Defining a phone as worth owning as "being able to run android" is very arbitrary. I believe that nothing but the iphone is worth owning because the other's can't run iOS yet. Android just isn't suitable for real world usage yet.
Hand me an iPhone, and I have zero clue what to do beyond the superficial launcher similarities; I'd have to Google anything that's not immediately obvious. Android is simple to use because it already uses the semi-universal UI language that all other OSes (Windows, Linux's gaggle of DEs, ChromeOS, etc) and apps use.
The only people I know that own iPhones IRL are older people who aren't tech savvy (and all of them admit they don't know how to use their phone, and only make phone calls, text messages, and Facebook shit with it); I don't know a single Gen X, Millennial, or Gen Z (in or outside of the tech industry, in or outside of the US) with one.
If Android is "not suitable for real world usage", then no phone is.
If like 50% of people use iPhones, which they do, how can it be possible to not know anyone young who uses one? Just doesn’t pass a common sense test to be true.
How does that change if the majority is small or large? Like 1% or 10% what difference do you think that makes?
> The only people I know that own iPhones IRL are older people who aren't tech savvy
Where do you live? Overwhelming majority of tech people I know in the US and UK use MacBooks and iPhones. That’s academia, systems programming, web services. Very very rarely see anyone using anything but macOS.
Probably a developing country. In the US iPhones have almost 100% market share among young people. I'm in Australia and almost everywhere I have worked has been a Mac place. Schools also all use Macbooks unless they can't afford them.
Most of the tech people I know have long since dropped Apple because of death by a thousand cuts. If you would have asked me even 5 years ago, I would have said half of them still belong to the cult of Mac, but not anymore; the only ones remaining are non-tech older folk.
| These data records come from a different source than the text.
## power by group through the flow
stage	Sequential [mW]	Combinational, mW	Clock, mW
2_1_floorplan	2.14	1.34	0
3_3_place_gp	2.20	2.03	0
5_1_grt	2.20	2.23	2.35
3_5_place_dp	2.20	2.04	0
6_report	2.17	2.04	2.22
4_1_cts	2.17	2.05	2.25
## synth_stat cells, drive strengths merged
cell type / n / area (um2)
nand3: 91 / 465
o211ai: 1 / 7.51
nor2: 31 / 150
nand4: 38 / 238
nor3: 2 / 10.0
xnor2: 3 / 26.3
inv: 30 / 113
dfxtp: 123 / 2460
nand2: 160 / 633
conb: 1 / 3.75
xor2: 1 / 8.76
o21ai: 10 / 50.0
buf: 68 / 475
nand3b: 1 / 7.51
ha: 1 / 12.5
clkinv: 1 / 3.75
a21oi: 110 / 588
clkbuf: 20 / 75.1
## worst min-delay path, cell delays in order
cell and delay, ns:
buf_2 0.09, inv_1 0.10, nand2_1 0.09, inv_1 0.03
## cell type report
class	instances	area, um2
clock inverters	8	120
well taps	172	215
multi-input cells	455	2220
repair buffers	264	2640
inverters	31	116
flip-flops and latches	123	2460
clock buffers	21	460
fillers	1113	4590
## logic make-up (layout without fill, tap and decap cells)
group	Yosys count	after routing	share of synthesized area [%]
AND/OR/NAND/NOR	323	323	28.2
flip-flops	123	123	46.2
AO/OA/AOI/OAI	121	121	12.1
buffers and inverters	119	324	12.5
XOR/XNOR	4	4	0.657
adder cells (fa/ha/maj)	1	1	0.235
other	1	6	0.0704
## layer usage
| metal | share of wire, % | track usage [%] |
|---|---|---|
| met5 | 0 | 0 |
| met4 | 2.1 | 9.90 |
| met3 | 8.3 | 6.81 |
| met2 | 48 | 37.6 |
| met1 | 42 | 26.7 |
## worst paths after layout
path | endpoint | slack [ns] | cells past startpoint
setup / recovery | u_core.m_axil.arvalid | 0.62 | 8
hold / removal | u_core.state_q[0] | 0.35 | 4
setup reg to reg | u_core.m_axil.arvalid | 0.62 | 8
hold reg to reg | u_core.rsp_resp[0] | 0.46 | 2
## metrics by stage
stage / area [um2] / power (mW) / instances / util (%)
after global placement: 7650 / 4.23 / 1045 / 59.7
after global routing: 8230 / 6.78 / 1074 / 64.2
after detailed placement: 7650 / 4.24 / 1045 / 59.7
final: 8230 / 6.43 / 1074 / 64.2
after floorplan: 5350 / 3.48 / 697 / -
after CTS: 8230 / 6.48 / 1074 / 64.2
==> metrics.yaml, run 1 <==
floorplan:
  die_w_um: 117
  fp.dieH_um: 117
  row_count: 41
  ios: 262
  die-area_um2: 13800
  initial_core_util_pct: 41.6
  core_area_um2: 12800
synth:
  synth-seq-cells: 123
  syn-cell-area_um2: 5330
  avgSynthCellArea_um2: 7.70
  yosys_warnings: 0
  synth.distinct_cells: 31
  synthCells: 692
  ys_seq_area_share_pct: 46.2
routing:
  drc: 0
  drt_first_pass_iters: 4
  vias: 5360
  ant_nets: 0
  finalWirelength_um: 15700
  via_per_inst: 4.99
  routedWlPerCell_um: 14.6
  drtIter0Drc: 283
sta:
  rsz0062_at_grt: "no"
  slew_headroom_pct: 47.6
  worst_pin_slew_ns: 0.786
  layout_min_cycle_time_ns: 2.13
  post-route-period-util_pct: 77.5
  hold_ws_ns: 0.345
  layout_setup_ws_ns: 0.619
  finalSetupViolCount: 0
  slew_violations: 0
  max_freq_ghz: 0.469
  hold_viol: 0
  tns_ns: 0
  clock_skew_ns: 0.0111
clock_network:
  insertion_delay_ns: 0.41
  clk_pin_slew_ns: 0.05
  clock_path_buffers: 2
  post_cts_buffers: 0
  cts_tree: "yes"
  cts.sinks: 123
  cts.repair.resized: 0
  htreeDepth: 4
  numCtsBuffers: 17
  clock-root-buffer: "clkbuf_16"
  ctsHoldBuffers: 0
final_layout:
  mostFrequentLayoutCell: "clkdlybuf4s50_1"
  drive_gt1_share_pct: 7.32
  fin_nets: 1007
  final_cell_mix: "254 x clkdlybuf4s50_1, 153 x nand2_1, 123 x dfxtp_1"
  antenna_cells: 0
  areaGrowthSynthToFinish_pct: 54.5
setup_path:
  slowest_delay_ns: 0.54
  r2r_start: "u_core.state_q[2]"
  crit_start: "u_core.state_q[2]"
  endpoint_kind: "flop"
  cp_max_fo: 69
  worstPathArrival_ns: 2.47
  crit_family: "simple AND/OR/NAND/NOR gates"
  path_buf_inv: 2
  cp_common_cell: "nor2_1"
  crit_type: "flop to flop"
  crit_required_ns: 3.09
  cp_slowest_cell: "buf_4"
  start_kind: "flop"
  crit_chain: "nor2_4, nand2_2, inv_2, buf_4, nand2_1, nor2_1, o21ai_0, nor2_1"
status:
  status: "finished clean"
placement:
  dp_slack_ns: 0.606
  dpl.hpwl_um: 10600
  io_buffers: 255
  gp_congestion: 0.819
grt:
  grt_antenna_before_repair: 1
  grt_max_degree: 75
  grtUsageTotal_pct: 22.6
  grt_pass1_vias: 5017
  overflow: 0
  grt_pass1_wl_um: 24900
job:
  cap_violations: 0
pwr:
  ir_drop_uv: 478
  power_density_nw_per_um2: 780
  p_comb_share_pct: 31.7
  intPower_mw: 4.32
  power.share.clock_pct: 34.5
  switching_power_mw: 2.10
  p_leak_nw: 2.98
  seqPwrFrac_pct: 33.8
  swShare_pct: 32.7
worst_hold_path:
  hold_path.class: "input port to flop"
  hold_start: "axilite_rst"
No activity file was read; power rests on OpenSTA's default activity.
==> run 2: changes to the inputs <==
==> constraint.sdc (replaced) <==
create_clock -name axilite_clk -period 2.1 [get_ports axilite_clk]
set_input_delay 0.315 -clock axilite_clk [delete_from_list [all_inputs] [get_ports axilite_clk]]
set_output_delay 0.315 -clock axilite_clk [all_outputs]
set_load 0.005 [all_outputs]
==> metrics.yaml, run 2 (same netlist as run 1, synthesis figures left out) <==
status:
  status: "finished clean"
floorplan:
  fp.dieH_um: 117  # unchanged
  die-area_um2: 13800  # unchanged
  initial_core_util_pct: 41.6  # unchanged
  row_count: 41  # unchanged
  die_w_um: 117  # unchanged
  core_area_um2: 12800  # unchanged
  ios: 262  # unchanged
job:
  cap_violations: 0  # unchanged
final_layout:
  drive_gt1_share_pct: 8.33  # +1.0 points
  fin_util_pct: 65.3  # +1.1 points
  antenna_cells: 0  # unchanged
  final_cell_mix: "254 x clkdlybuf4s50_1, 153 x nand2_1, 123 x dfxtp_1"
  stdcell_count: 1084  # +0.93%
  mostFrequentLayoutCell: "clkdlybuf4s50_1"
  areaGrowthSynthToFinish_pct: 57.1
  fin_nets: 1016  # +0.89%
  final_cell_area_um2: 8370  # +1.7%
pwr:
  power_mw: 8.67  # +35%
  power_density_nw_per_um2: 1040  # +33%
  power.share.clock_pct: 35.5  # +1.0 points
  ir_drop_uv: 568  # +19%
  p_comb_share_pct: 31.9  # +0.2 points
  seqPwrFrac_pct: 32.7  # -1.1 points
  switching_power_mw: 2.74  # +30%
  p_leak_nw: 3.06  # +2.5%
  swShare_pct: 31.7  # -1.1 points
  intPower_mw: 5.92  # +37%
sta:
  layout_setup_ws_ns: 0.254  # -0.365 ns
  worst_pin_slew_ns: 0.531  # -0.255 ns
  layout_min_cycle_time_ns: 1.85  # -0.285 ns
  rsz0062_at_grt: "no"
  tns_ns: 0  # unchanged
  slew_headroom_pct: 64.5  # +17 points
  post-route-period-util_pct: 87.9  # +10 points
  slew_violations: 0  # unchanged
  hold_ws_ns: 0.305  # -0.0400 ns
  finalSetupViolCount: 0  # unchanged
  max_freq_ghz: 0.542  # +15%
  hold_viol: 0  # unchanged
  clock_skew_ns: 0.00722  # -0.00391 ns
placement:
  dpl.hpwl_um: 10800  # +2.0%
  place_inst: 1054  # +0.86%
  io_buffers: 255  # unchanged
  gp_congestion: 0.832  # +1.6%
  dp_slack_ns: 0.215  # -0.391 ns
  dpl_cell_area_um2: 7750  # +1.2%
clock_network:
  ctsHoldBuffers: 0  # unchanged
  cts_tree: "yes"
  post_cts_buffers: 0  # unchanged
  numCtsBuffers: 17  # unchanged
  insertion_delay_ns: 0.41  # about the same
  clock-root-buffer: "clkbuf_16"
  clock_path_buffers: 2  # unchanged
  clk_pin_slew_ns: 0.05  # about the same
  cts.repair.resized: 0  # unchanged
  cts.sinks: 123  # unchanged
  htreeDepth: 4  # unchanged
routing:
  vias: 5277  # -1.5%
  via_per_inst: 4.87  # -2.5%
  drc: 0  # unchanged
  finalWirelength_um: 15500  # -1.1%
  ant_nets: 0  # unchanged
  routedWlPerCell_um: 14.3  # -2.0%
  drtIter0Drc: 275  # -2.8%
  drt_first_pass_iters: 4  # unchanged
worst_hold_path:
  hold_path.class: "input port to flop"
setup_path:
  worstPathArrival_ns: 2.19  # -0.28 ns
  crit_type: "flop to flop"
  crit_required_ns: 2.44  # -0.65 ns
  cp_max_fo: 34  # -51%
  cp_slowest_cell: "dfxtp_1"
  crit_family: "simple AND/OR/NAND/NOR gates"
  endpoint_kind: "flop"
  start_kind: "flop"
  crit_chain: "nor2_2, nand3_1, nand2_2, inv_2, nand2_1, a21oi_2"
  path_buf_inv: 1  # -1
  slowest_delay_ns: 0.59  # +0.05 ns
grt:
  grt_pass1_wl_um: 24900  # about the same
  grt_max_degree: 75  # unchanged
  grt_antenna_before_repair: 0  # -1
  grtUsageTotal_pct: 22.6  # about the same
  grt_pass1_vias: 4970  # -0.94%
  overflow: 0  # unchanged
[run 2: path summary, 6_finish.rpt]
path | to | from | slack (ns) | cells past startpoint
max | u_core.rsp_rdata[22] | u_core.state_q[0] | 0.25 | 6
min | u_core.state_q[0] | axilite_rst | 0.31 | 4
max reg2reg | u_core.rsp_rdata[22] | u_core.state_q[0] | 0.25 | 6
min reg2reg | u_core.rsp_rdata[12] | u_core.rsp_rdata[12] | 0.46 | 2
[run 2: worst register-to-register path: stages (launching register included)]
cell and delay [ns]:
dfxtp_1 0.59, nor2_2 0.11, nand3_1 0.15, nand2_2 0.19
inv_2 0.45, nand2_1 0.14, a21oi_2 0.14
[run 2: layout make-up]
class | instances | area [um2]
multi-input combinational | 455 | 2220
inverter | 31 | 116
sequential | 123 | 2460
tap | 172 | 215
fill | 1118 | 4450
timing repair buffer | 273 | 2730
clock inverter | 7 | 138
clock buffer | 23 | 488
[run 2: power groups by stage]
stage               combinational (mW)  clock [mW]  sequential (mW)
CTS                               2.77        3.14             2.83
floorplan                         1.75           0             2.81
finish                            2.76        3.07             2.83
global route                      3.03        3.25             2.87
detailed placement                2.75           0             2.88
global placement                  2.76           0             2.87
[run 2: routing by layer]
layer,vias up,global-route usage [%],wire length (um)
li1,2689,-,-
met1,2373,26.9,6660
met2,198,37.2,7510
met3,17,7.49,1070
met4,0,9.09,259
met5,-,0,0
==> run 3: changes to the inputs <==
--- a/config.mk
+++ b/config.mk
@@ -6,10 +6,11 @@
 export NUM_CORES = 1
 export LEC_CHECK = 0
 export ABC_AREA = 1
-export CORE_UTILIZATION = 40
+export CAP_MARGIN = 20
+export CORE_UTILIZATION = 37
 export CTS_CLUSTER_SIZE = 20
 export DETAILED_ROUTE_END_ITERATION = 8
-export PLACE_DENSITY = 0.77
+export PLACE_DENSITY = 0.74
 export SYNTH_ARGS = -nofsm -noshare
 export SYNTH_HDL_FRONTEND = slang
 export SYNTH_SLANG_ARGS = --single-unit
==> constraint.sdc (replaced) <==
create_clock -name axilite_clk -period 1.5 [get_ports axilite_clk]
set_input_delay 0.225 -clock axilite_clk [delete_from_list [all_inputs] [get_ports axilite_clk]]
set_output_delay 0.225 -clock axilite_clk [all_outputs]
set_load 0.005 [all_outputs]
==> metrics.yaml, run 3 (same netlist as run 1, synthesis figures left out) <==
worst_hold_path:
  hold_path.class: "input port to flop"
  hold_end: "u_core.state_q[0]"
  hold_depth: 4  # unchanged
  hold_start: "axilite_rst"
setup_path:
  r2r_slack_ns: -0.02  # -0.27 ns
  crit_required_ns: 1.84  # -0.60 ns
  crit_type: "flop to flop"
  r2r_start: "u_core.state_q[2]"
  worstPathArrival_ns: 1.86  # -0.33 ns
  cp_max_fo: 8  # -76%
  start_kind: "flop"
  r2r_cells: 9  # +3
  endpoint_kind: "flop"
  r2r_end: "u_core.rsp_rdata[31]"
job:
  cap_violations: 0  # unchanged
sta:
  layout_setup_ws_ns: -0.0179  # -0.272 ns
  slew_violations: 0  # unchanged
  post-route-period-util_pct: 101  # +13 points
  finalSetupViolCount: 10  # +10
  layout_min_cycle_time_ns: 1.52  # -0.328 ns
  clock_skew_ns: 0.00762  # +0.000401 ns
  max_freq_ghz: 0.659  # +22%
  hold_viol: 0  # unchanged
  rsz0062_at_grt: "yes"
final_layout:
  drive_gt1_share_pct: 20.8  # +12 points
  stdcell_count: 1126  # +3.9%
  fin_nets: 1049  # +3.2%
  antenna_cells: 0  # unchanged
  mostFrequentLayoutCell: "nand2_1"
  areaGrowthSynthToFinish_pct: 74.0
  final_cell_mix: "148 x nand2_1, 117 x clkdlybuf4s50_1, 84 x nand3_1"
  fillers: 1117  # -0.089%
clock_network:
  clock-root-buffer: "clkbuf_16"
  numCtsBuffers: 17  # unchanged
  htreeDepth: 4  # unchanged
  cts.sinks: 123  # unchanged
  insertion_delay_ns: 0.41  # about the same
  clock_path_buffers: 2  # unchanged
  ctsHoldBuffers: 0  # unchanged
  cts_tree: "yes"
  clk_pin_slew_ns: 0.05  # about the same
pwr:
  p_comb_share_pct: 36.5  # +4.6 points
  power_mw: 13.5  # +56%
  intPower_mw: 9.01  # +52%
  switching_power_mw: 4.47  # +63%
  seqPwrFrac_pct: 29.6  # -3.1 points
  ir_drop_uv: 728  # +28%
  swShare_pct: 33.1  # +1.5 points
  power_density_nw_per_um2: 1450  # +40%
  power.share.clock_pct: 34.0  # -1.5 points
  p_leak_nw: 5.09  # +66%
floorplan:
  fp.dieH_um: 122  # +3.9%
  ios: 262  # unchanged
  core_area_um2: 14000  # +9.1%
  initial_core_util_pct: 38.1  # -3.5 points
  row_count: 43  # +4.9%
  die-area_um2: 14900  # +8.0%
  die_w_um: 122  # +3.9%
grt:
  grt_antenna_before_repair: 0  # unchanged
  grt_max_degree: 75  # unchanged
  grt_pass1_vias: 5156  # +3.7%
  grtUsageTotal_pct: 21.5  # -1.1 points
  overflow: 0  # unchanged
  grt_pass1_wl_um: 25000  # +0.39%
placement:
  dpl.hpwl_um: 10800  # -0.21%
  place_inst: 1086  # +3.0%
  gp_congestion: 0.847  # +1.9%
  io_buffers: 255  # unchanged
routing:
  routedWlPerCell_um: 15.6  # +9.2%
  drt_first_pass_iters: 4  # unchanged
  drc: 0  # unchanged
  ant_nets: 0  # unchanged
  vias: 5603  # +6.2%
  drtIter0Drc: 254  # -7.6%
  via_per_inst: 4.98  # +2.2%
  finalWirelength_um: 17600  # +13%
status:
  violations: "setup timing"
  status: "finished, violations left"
A lot of HN's userbase lives in the silicon valley and the SF area, so maybe this is just a rather narrow focused regional thing? I only ever hear of cult members living in either the valley or SF, or alternatively, in Seattle, hardly anywhere else.
The proportion nationally is literally over 50%. They can't all be older people - that just doesn't factually add up, does it? You must be living in a very strange bubble, completely unrepresentative of the rest of the country.
The reality is most people with a phone use an iPhone. Any tech or academic conference I go to, most people are using MacBooks.
The people I know who used to only buy Macbooks have switched to Surfaces or those Dells and HPs that have milled aluminum bodies like Macs; and now, recently, I know several that recently bought Frameworks (and love them).
Are you sure you aren't just confusing all the milled aluminum laptops with Macs, and all the black glass slabs with iPhones? I've even had someone confuse my OnePlus as an iPhone (until I showed them that I didn't have that giant ugly notch that iPhones have; apparently running Android wasn't a big enough hint to them).
I don't know how they qualify those results; they don't publish anything resembling scientific work. Like, how do they counter-balance that Android users need to replace their phones less often? Apple users usually buy the new phone every gen, instead of every 3rd or 4th gen (Apple screens and batteries tend to die quickly); so, it seems active Apple users should be 1/3rd or 1/4th of active devices, not half.
Sales in of themselves don't mean much if you're comparing Apples to oranges (ahem) with a disposable phone vs one that isn't.
You are also saying on one hand that most iPhones are purchased by older non tech-savvy people while at the same time claiming that those same people buy a new phone every generation. That is hard to believe.